--- Assignment ---
Take the line that contains "export PLACE_DENSITY_LB_ADDON = 0.15" as the first line and the final line of the records as the last; return exactly those lines and the lines between.

(Beginning of Working data)

File: config.mk
export PLATFORM = sky130hd
export DESIGN_NAME = watch_time_setter
export DESIGN_NICKNAME = d
export VERILOG_FILES = /design/src/rtl/watch_time_setter.sv
export SDC_FILE = /design/constraint.sdc
export NUM_CORES = 1
export LEC_CHECK = 0
export BUFFER_PORTS_ARGS = -buffer_cell sky130_fd_sc_hd__buf_2
export CAP_MARGIN = 20
export CORE_MARGIN = 2
export CORE_UTILIZATION = 65
export CTS_CLUSTER_DIAMETER = 120
export DETAILED_ROUTE_END_ITERATION = 10
export PLACE_DENSITY_LB_ADDON = 0.15
export SETUP_SLACK_MARGIN = 0.2
export SLEW_MARGIN = 20
export SYNTH_ARGS = -nofsm -noshare
export SYNTH_HDL_FRONTEND = slang
export SYNTH_SLANG_ARGS = --single-unit
File: constraint.sdc
create_clock -name clk -period 6.9 [get_ports clk]
set_input_delay 1.38 -clock clk [delete_from_list [all_inputs] [get_ports clk]]
set_output_delay 1.38 -clock clk [all_outputs]
set_load 0.1 [all_outputs]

(End of Working data)

--- Answer section ---
export PLACE_DENSITY_LB_ADDON = 0.15
export SETUP_SLACK_MARGIN = 0.2
export SLEW_MARGIN = 20
export SYNTH_ARGS = -nofsm -noshare
export SYNTH_HDL_FRONTEND = slang
export SYNTH_SLANG_ARGS = --single-unit
File: constraint.sdc
create_clock -name clk -period 6.9 [get_ports clk]
set_input_delay 1.38 -clock clk [delete_from_list [all_inputs] [get_ports clk]]
set_output_delay 1.38 -clock clk [all_outputs]
set_load 0.1 [all_outputs]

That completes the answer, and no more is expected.